** ASSIGNMENT **
From the entries below, output the line with "Effect of this" and each following line up to and including the line with "powerDensity_nw_per_um2=676", exactly as written.

** RECORDS PROVIDED **
[src/design/uart_pkg.sv]
package uart_pkg;

    // rate setup, shared by the tick generator, tx and rx
    localparam int CLKS_PER_TICK = 4;                   // system clocks per oversample tick
    localparam int TICKS_PER_BIT = 16;                  // oversample ticks per serial bit
    localparam int TICKS_TO_BIT  = TICKS_PER_BIT - 1;   // last tick index of a bit
    localparam int TICKS_TO_MID  = TICKS_TO_BIT / 2;    // mid-bit tick index
    localparam int DATA_BITS     = 8;                   // 8N1 only

    localparam int TICK_CNT_W = $clog2(TICKS_PER_BIT);
    localparam int CLK_DIV_W  = $clog2(CLKS_PER_TICK);

    typedef logic [DATA_BITS-1:0]  uart_byte_t;
    typedef logic [TICK_CNT_W-1:0] tick_cnt_t;   // counts 0..TICKS_TO_BIT
    typedef logic [3:0]            bit_cnt_t;    // bit 3 set once eight bits are in
    typedef logic [CLK_DIV_W-1:0]  clk_div_t;    // clock divider inside the tick generator

    // transmit request, valid is a single-cycle strobe
    typedef struct packed {
        logic       valid;
        uart_byte_t data;
    } tx_req_t;

    // receive result, valid is the one-cycle done strobe
    typedef struct packed {
        logic       valid;
        uart_byte_t data;
    } rx_result_t;

    typedef enum logic [4:0] {
        RX_IDLE  = 5'b00001,
        RX_START = 5'b00010,
        RX_DATA  = 5'b00100,
        RX_STOP  = 5'b01000,
        RX_DONE  = 5'b10000
    } rx_state_t;   // one-hot

    typedef enum logic [1:0] {
        TX_IDLE,
        TX_START,
        TX_DATA,
        TX_STOP
    } tx_state_t;

endpackage

[src/design/uart_tick_gen.sv]
`timescale 1ns/1ps

// oversampling enable for both directions
module uart_tick_gen
    import uart_pkg::*;
(
    input  logic i_clk,
    input  logic reset,
    output logic o_tick
);

    clk_div_t div_cnt;   // free-running clock divider
    logic     div_wrap;  // last clock of a tick period

    assign div_wrap = (div_cnt == clk_div_t'(CLKS_PER_TICK - 1));

    always_ff @(posedge i_clk or posedge reset) begin
        if (reset) begin
            div_cnt <= '0;
        end else if (div_wrap) begin
            div_cnt <= '0;               // wrap back to start
        end else begin
            div_cnt <= div_cnt + 1'b1;
        end
    end

    // one-cycle strobe on the wrap
    // first pulse lands on the CLKS_PER_TICK-th clock after reset release
    assign o_tick = div_wrap;

endmodule

[src/design/uart_tx.sv]
`timescale 1ns/1ps

// 8N1 transmitter paced by the shared oversample tick
module uart_tx
    import uart_pkg::*;
(
    input  logic    i_clk,
    input  logic    reset,
    input  logic    i_tick,
    input  tx_req_t i_tx,
    output logic    o_txd,
    output logic    o_tx_busy
);

    tx_state_t  state;
    tick_cnt_t  tick_cnt;   // ticks into the current bit
    bit_cnt_t   bit_cnt;    // data bits already sent
    uart_byte_t shift_q;    // outgoing byte, LSB on bit 0

    logic accept;           // request taken this cycle
    logic bit_end;          // last tick of the current bit
    logic last_data;        // eighth data bit on the line

    assign accept    = (state == TX_IDLE) && i_tx.valid;   // busy requests just drop
    assign bit_end   = i_tick && (tick_cnt == tick_cnt_t'(TICKS_TO_BIT));
    assign last_data = (bit_cnt == bit_cnt_t'(DATA_BITS - 1));

    // control state
    always_ff @(posedge i_clk or posedge reset) begin
        if (reset) begin
            state    <= TX_IDLE;
            tick_cnt <= '0;
            bit_cnt  <= '0;
        end else begin
            case (state)
                TX_IDLE: begin
                    tick_cnt <= '0;        // fresh bit timing per frame
                    bit_cnt  <= '0;
                    if (accept) begin
                        state <= TX_START;   // start bit goes out next cycle
                    end
                end
                TX_START: begin
                    if (bit_end) begin
                        state <= TX_DATA;
                    end
                end
                TX_DATA: begin
                    if (bit_end) begin
                        bit_cnt <= bit_cnt + 1'b1;
                        if (last_data) begin
                            state <= TX_STOP;
                        end
                    end
                end
                TX_STOP: begin
                    if (bit_end) begin
                        state <= TX_IDLE;    // busy drops after a full stop bit
                    end
                end
                default: begin
                    state <= TX_IDLE;
                end
            endcase

            // bit timer runs only on ticks while a frame is out
            if (state != TX_IDLE && i_tick) begin
                if (bit_end) begin
                    tick_cnt <= '0;
                end else begin
                    tick_cnt <= tick_cnt + 1'b1;
                end
            end
        end
    end

    // payload shifter
    always_ff @(posedge i_clk) begin
        if (accept) begin
            shift_q <= i_tx.data;                              // latch on accept
        end else if (state == TX_DATA && bit_end) begin
            shift_q <= {1'b0, shift_q[DATA_BITS-1:1]};          // next bit to bit 0
        end
    end

    // line level straight from the state
    always_comb begin
        case (state)
            TX_START: o_txd = 1'b0;          // start bit
            TX_DATA:  o_txd = shift_q[0];    // LSB first
            default:  o_txd = 1'b1;          // idle and stop are mark
        endcase
    end

    assign o_tx_busy = (state != TX_IDLE);

endmodule

[src/design/uart_rx.sv]
`timescale 1ns/1ps

// oversampling 8N1 receiver
module uart_rx
    import uart_pkg::*;
(
    input  logic       i_clk,
    input  logic       reset,
    input  logic       i_tick,
    input  logic       i_rxd,
    output rx_result_t o_rx,
    output logic       o_rx_busy
);

    rx_state_t  state;
    rx_state_t  next_state;

    logic       rxd_meta;    // first sync stage
    logic       rxd_sync;    // second sync stage
    logic       rxd_prev;    // line level at the previous tick

    tick_cnt_t  tick_cnt;    // ticks into the current bit
    tick_cnt_t  tick_cmp;    // target for tick_cnt, depends on state
    bit_cnt_t   bit_cnt;     // data bits taken so far
    uart_byte_t rx_data;     // shift register filled from the MSB end
    uart_byte_t rx_last;     // last complete byte shown on o_rx.data

    logic       falling;     // falling edge seen on a tick
    logic       tick_ovf;    // tick_cnt hit its target on a tick
    logic       bit_ovf;     // all eight bits taken

    // async serial in goes through two flops before use
    always_ff @(posedge i_clk or posedge reset) begin
        if (reset) begin
            rxd_meta <= 1'b1;
            rxd_sync <= 1'b1;
        end else begin
            {rxd_sync, rxd_meta} <= {rxd_meta, i_rxd};
        end
    end

    // edge register advances with the tick only
    always_ff @(posedge i_clk or posedge reset) begin
        if (reset) begin
            rxd_prev <= 1'b1;
        end else if (i_tick) begin
            rxd_prev <= rxd_sync;
        end
    end

    assign falling  = i_tick & ~rxd_sync & rxd_prev;   // first tick with the line low
    assign tick_ovf = i_tick & (tick_cnt == tick_cmp);
    assign bit_ovf  = bit_cnt[3];                      // count reached 8

    // next state and comparator select
    always_comb begin
        next_state = state;
        tick_cmp   = tick_cnt_t'(TICKS_TO_BIT);
        case (state)
            RX_IDLE: begin
                tick_cmp = tick_cnt_t'(TICKS_TO_MID);
                if (falling) begin
                    next_state = RX_START;
                end
            end
            RX_START: begin
                tick_cmp = tick_cnt_t'(TICKS_TO_MID);   // half a bit to mid-start
                if (tick_ovf) begin
                    // line back high at mid-start means a glitch
                    next_state = rxd_sync ? RX_IDLE : RX_DATA;
                end
            end
            RX_DATA: begin
                if (bit_ovf) begin
                    next_state = RX_STOP;
                end
            end
            RX_STOP: begin
                if (tick_ovf) begin
                    next_state = RX_DONE;   // mid stop bit with the level not checked
                end
            end
            RX_DONE: begin
                next_state = RX_IDLE;       // single done cycle
            end
            default: begin
                next_state = RX_IDLE;
            end
        endcase
    end

    always_ff @(posedge i_clk or posedge reset) begin
        if (reset) begin
            state    <= RX_IDLE;
            tick_cnt <= '0;
            bit_cnt  <= '0;
            rx_data  <= '0;
            rx_last  <= '0;
        end else begin
            state <= next_state;

            if (state == RX_IDLE) begin
                tick_cnt <= '0;
                bit_cnt  <= '0;
            end

            // bit timer runs on ticks while a frame is being taken
            if ((state == RX_START || state == RX_DATA || state == RX_STOP) && i_tick) begin
                if (tick_ovf) begin
                    tick_cnt <= '0;
                end else begin
                    tick_cnt <= tick_cnt + 1'b1;
                end
            end

            // sample at mid-bit
            if (state == RX_DATA && tick_ovf && !bit_ovf) begin
                bit_cnt <= bit_cnt + 1'b1;
                rx_data <= {rxd_sync, rx_data[DATA_BITS-1:1]};   // enters at MSB and ends LSB first
            end

            // byte goes out as the done cycle starts
            if (state == RX_STOP && tick_ovf) begin
                rx_last <= rx_data;
            end
        end
    end

    assign o_rx.valid = (state == RX_DONE);
    assign o_rx.data  = rx_last;
    assign o_rx_busy  = (state != RX_IDLE);

endmodule

[src/design/uart_core.sv]
`timescale 1ns/1ps

// one tick source feeds both directions, so tx and rx rates match
module uart_core
    import uart_pkg::*;
(
    input  logic       i_clk,
    input  logic       reset,
    input  tx_req_t    i_tx,
    output logic       o_txd,
    output logic       o_tx_busy,
    input  logic       i_rxd,
    output rx_result_t o_rx,
    output logic       o_rx_busy
);

    logic tick;   // oversample enable

    uart_tick_gen u_tick_gen (
        .i_clk  (i_clk),
        .reset  (reset),
        .o_tick (tick)
    );

    // transmit side
    uart_tx u_tx (
        .i_clk     (i_clk),
        .reset     (reset),
        .i_tick    (tick),
        .i_tx      (i_tx),
        .o_txd     (o_txd),
        .o_tx_busy (o_tx_busy)
    );

    // receive side
    uart_rx u_rx (
        .i_clk     (i_clk),
        .reset     (reset),
        .i_tick    (tick),
        .i_rxd     (i_rxd),
        .o_rx      (o_rx),
        .o_rx_busy (o_rx_busy)
    );

endmodule

[config.mk]
export PLATFORM = sky130hd
export DESIGN_NAME = uart_core
export DESIGN_NICKNAME = d
export VERILOG_FILES = /design/src/design/uart_pkg.sv /design/src/design/uart_tick_gen.sv /design/src/design/uart_tx.sv /design/src/design/uart_rx.sv /design/src/design/uart_core.sv
export SDC_FILE = /design/constraint.sdc
export NUM_CORES = 1
export LEC_CHECK = 0
export BUFFER_PORTS_ARGS = -buffer_cell sky130_fd_sc_hd__buf_4
export CAP_MARGIN = 20
export CORE_MARGIN = 10
export CORE_UTILIZATION = 55
export DETAILED_ROUTE_END_ITERATION = 8
export PLACE_DENSITY = 0.75
export SLEW_MARGIN = 20
export SYNTH_ARGS = -nofsm -noshare
export SYNTH_HDL_FRONTEND = slang
export SYNTH_SLANG_ARGS = --single-unit
[constraint.sdc]
create_clock -name i_clk -period 2.7 [get_ports i_clk]
set_input_delay 0.405 -clock i_clk [delete_from_list [all_inputs] [get_ports i_clk]]
set_output_delay 0.405 -clock i_clk [all_outputs]
set_load 0.05 [all_outputs]
==> results of run 1 <==
power by group:
part	total [mW]	leakage [nW]	switching [mW]	internal, mW
Clock	0.515	0.0596	0.249	0.266
Combinational	0.438	0.582	0.261	0.177
Sequential	0.917	0.664	0.0435	0.874
layer usage:
layer | share of wire [%] | track usage (%)
met1 | 47 | 16.2
met2 | 47 | 19.3
met3 | 4.1 | 3.44
met4 | 1.4 | 4.78
met5 | 0 | 0
flip-flops by register name, indices dropped and copies added (netlist names):
name	cells
u_rx.state	5
u_tx.state	2
u_tx.tick_cnt	4
u_tx.bit_cnt	4
u_tx.shift_q	8
u_rx.bit_cnt	4
u_rx.rxd_meta	1
u_tick_gen.div_cnt	2
u_rx.rxd_prev	1
u_rx.rxd_sync	1
u_rx.rx_data	8
u_rx.rx_last	8
u_rx.tick_cnt	4
layout make-up:
| cell class | count | area, µm² | area share (%) |
|---|---|---|---|
| flip-flops and latches | 52 | 1350 | 47.5 |
| well taps | 52 | 65.1 | 2.29 |
| multi-input cells | 140 | 1090 | 38.5 |
| repair buffers | 24 | 180 | 6.35 |
| clock buffers | 7 | 108 | 3.79 |
| clock inverters | 1 | 8.76 | 0.309 |
| inverters | 10 | 37.5 | 1.32 |
layout by cell type (no fill, tap or decap), types with 2 or more instances in the layout:
master	n
mux2_2	18
buf_4	24
ha_1	9
nand4_1	4
o21ai_0	8
o21ai_2	2
nand2_1	19
o22ai_1	2
a211oi_1	2
nor2b_1	3
nor3_1	6
nand3_1	6
nor2_1	11
a21o_1	2
xor2_1	2
nor4_4	2
edfxtp_1	8
mux2i_1	6
mux2_4	7
dfrtp_1	40
dfstp_2	4
and4_1	2
inv_1	10
clkbuf_8	6
a21oi_1	6
xnor2_1	2
nand2b_1	3
synthesized netlist by cell type, types with 2 or more instances:
library cell,n,area [µm²]
xor2_1,2,17.5
inv_1,10,37.5
nor2_1,11,41.3
nor2b_1,3,18.8
mux2i_1,6,60.1
a21o_1,2,15.0
dfstp_2,4,105
nand2b_1,3,18.8
a21oi_1,6,30.0
nor3_1,6,30.0
o22ai_1,2,12.5
o21ai_0,8,40.0
nand2_1,19,71.3
edfxtp_1,8,240
buf_6,2,22.5
xnor2_1,2,17.5
clkbuf_1,4,15.0
dfrtp_1,40,1000
nand4_1,4,25.0
buf_2,2,10.0
o21ai_2,2,17.5
mux2_2,18,203
mux2_4,7,105
nor4_4,2,42.5
a211oi_1,2,15.0
and4_1,2,17.5
ha_1,9,113
nand3_1,6,30.0
per-stage QoR:
stage	area, µm²	power, mW	worst slack, ns	utilization [%]
after floorplan	2520	1.26	0.377	-
after global placement	2720	1.37	0.448	62.0
after detailed placement	2720	1.38	0.387	62.0
after CTS	2840	1.90	0.374	64.7
after global routing	2840	1.98	0.237	64.7
final	2840	1.87	0.392	64.7
logic make-up after synthesis:
logic type	Yosys count	share of synthesized area, %
simple gates	61	13.2
flops	52	53.4
compound gates	35	9.62
mux	31	14.6
buf+inv	18	3.37
fa+ha+maj	9	4.46
xor+xnor	4	1.39
worst min-delay path by stage:
| stage | start | to | slack (ns) |
|---|---|---|---|
| detailed placement | u_rx.rxd_meta | u_rx.rxd_sync | 0.35 |
| finish | i_rxd | u_rx.rxd_meta | 0.20 |
| floorplan | u_rx.rxd_meta | u_rx.rxd_sync | 0.35 |
| CTS | i_rxd | u_rx.rxd_meta | 0.19 |
| global placement | u_rx.rxd_meta | u_rx.rxd_sync | 0.35 |
| global route | i_rxd | u_rx.rxd_meta | 0.18 |
==> results.ini, run 1 <==
[clocking]
post-cts-setup-buffers=0
ctsLongestPathBuffers=2
ctsHoldBuffers=0
cts_made_buffers=5
cts_root_buf=clkbuf_8
path_clk_slew_ns=0.09
cts_tree=done
cts_resized=0
clock_sinks=52
htree_levels=2
clkLatencyLatePin_ns=0.30

[grt]
grt_max_degree=45
overflow=0
track_usage_pct=12.5
antenna_found_initial=0
grt_pass1_wl_mm=7.71
grt_pass1_vias=1645

[timing]
tightest_slew_ns=0.706
skew_ns=0.00592
max_slew_margin_pct=52.9
fin_tns_setup_ns=0
timing.final.crit_share_pct=85.5
maxSlewViolCount=0
holdWs_ns=0.203
hold_violations=0
rsz0062_at_grt=false
timing.fmax_mhz=433
post-route-min-period_ns=2.31
finalSetupViolations=0

[critical_path]
critPathMaxFanout=11
r2r_slack_ns=0.39
crit_end=u_rx.rx_data[6]
cp.arrival_ns=2.50
slowest_delay_ns=0.61
cp_cell_sequence=or3_4 -> o21a_1 -> o21ai_2 -> mux2_2
endpoint_kind=flop
reg2regPathDepth=4
cp_data_required_time_ns=2.89
r2r-end=u_rx.rx_data[6]
cp_num_buf_inv=0
rr_startpoint=u_rx.state[3]
startpoint=u_rx.state[3]
crit_family=compound AO/OA/AOI/OAI gates
startpoint_type=flop
cp_num_cells=4
critical_path_class=reg -> reg
slowest_stage=o21ai_2

[floorplanning]
initial_utilization_pct=57.5
core_area_um2=4380
io_pins=24
rows=24
chipWidth_um=87.7
fp.dieH_um=87.7
dieArea_um2=7690

[layout]
final_nets=254
drive_gt1_share_pct=29.5
areaGrowthSynthToFinish_pct=12.5
antenna_cells=0
layoutNonFillerInstCount=286
fillCellCount=359

[job]
drv_cap=0

[route]
postRouteAntennaNets=0
first_pass_iters=4
wl_mm=4.32
wl_per_cell_um=15.1
drcViolationCount=0
vias=1611
drt-initial-drc-count=85
avgViaCountPerCell=5.63

[yosys]
syn_nets=231
netlist_instances=210
synth-seq-area-share_pct=53.4
yosys_most_used_dff=dfrtp_1
synth_edf_count=8
synthArstFlopShare_pct=84.6
synth_cell_types=46
ys_ff_latch=52
avgSynthCellArea_um2=12.0
syn_area_um2=2520
ys_warn_count=0

[power]
ir_drop_uv=571
powerDensity_nw_per_um2=660
p_leak_nw=1.31

[min_path]
holdPathStages=1
min_path_type=in -> reg

[placed_design]
io_buffers=23
gp_congestion=0.799
hpwl_mm=3.12
place_inst=278

[outcome]
status=finished, final reports clean

No activity file was read; power rests on OpenSTA's default activity.
==> inputs of run 2 (changes only) <==
PLACE_DENSITY = default   (was 0.75)
PLACE_DENSITY_LB_ADDON = 0.12   (was default)
==> run 2 against run 1 <==
Effect of this change:
- sequential power barely moved
- register-to-register slack about the same
- sequential cell count stayed put
- combinational power rose by 2%
- highest routed layer unchanged
- die area unchanged
- clock-buffer cell count shrank 1
- sequential share of layout area shrank 0.21 points
- clock power up 8.9%
- global-route usage grew 0.77 points
==> results.ini, run 2 (synthesis gave the netlist of run 1 again) <==
[outcome]
status=finished, final reports clean

[floorplanning]
dieArea_um2=7690
chipWidth_um=87.7
io_pins=24
core_area_um2=4380
initial_utilization_pct=57.5
rows=24
fp.dieH_um=87.7

[power]
p_int_mw=1.36
p_leak_nw=1.31
power.switching_uw=572
sw_frac_of_total_pct=29.7
sequentialPowerShare_pct=47.7
clockPowerShare_pct=29.1
powerDensity_nw_per_um2=676
ir_drop_uv=557
combPwrFrac_pct=23.2

[timing]
fin_tns_setup_ns=0
hold_violations=0
rsz0062_at_grt=false
finalSetupViolations=0
max_slew_margin_pct=53.4
skew_ns=0.00918
setup_slack_ns=0.393
timing.final.crit_share_pct=85.4
tightest_slew_ns=0.698
maxSlewViolCount=0
post-route-min-period_ns=2.31
timing.fmax_mhz=433

[route]
wl_per_cell_um=16.3
drt-initial-drc-count=92
postRouteAntennaNets=0
wl_mm=4.69
first_pass_iters=4
drcViolationCount=0
avgViaCountPerCell=5.77
vias=1655

[critical_path]
crit_family=compound AO/OA/AOI/OAI gates
startpoint_type=flop
critical_path_class=reg -> reg
critPathMaxFanout=11
endpoint_kind=flop
cp_data_required_time_ns=2.89
reg2regPathDepth=4
cp_num_buf_inv=0
cp_cell_sequence=or3_4 -> o21a_1 -> o21ai_2 -> mux2_2
cp.arrival_ns=2.50
r2r_slack_ns=0.39
rr_startpoint=u_rx.state[3]
slowest_delay_ns=0.60
slowest_stage=o21ai_2
r2r-end=u_rx.rx_data[6]

[placed_design]
io_buffers=23
gp_congestion=0.809
hpwl_mm=3.40
place_ws_ns=0.396
place_inst=279

[layout]
reg_top3=u_rx.rx_data: 8 flops, u_rx.rx_last: 8 flops, u_tx.shift_q: 8 flops
antenna_cells=0
final_common_cell=dfrtp_1
final_cell_mix=40 x dfrtp_1, 25 x buf_4, 19 x nand2_1
areaGrowthSynthToFinish_pct=12.9
fillCellCount=338
drive_gt1_share_pct=29.8
final_nets=255
layoutNonFillerInstCount=287

[grt]
grt_max_degree=45
overflow=0
antenna_found_initial=0
track_usage_pct=13.2
grt_pass1_wl_mm=8.16
grt_pass1_vias=1783

[clocking]
path_clk_slew_ns=0.10
ctsLongestPathBuffers=2
cts_tree=done
post-cts-setup-buffers=0
ctsHoldBuffers=0
cts_resized=0
clock_sinks=52
cts_made_buffers=5
cts_root_buf=clkbuf_8
clkLatencyLatePin_ns=0.30
htree_levels=2

[job]
drv_cap=0

[min_path]
worstHoldEndpoint=u_rx.rxd_meta
holdPathStages=1
min_from=i_rxd
min_path_type=in -> reg

==> run 2: worst max path at each step <==
stage                        startpoint              end  slack, ns  cells after the start
after global placement    u_rx.state[3]  u_rx.rx_data[6]       0.44                      4
final                     u_rx.state[3]  u_rx.rx_data[6]       0.39                      4
after global routing      u_rx.state[2]  u_rx.rx_data[6]       0.27                      4
after floorplan           u_tx.state[0]            o_txd       0.38                      4
after detailed placement  u_rx.state[3]  u_rx.rx_data[6]       0.40                      4
after CTS                 u_rx.state[3]  u_rx.rx_data[6]       0.38                      4
==> run 2: metal layers <==
metal / GRT usage (%) / vias up / routed length (µm) / part of all wire [%]
li1: - / 795 / - / -
met2: 22.0 / 34 / 2290 / 49
met4: 4.06 / 0 / 22 / 0.47
met5: 0 / - / 0 / 0
met3: 4.36 / 4 / 231 / 4.9
met1: 15.9 / 822 / 2150 / 46
==> run 2: power groups by stage <==
stage	Clock (mW)	Sequential [mW]	Combinational [mW]
floorplan	0	0.918	0.345
global placement	0	0.927	0.423
detailed placement	0	0.933	0.453
CTS	0.574	0.918	0.454
global route	0.612	0.927	0.509
finish	0.561	0.919	0.447
==> run 2: final cells by class <==
| type | count | area, µm² | share of cell area (%) |
|---|---|---|---|
| Clock buffer | 6 | 82.6 | 2.90 |
| Multi-Input combinational cell | 140 | 1090 | 38.3 |
| Timing Repair Buffer | 25 | 188 | 6.59 |
| Tap cell | 52 | 65.1 | 2.28 |
| Sequential cell | 52 | 1350 | 47.3 |
| Clock inverter | 2 | 38.8 | 1.36 |
| Inverter | 10 | 37.5 | 1.32 |
==> run 2: stage by stage <==
step           power, mW  hold slack (ns)  utilization, %  instance area, µm²
4_1_cts             1.95            0.198            65.0                2850
5_1_grt             2.05            0.180            65.0                2850
6_report            1.93            0.208            65.0                2850
3_3_place_gp        1.35            0.349            62.2                2730
2_1_floorplan       1.26            0.345               -                2520
3_5_place_dp        1.39            0.348            62.2                2730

** OUTPUT FOR THIS TASK **
Effect of this change:
- sequential power barely moved
- register-to-register slack about the same
- sequential cell count stayed put
- combinational power rose by 2%
- highest routed layer unchanged
- die area unchanged
- clock-buffer cell count shrank 1
- sequential share of layout area shrank 0.21 points
- clock power up 8.9%
- global-route usage grew 0.77 points
==> results.ini, run 2 (synthesis gave the netlist of run 1 again) <==
[outcome]
status=finished, final reports clean

[floorplanning]
dieArea_um2=7690
chipWidth_um=87.7
io_pins=24
core_area_um2=4380
initial_utilization_pct=57.5
rows=24
fp.dieH_um=87.7

[power]
p_int_mw=1.36
p_leak_nw=1.31
power.switching_uw=572
sw_frac_of_total_pct=29.7
sequentialPowerShare_pct=47.7
clockPowerShare_pct=29.1
powerDensity_nw_per_um2=676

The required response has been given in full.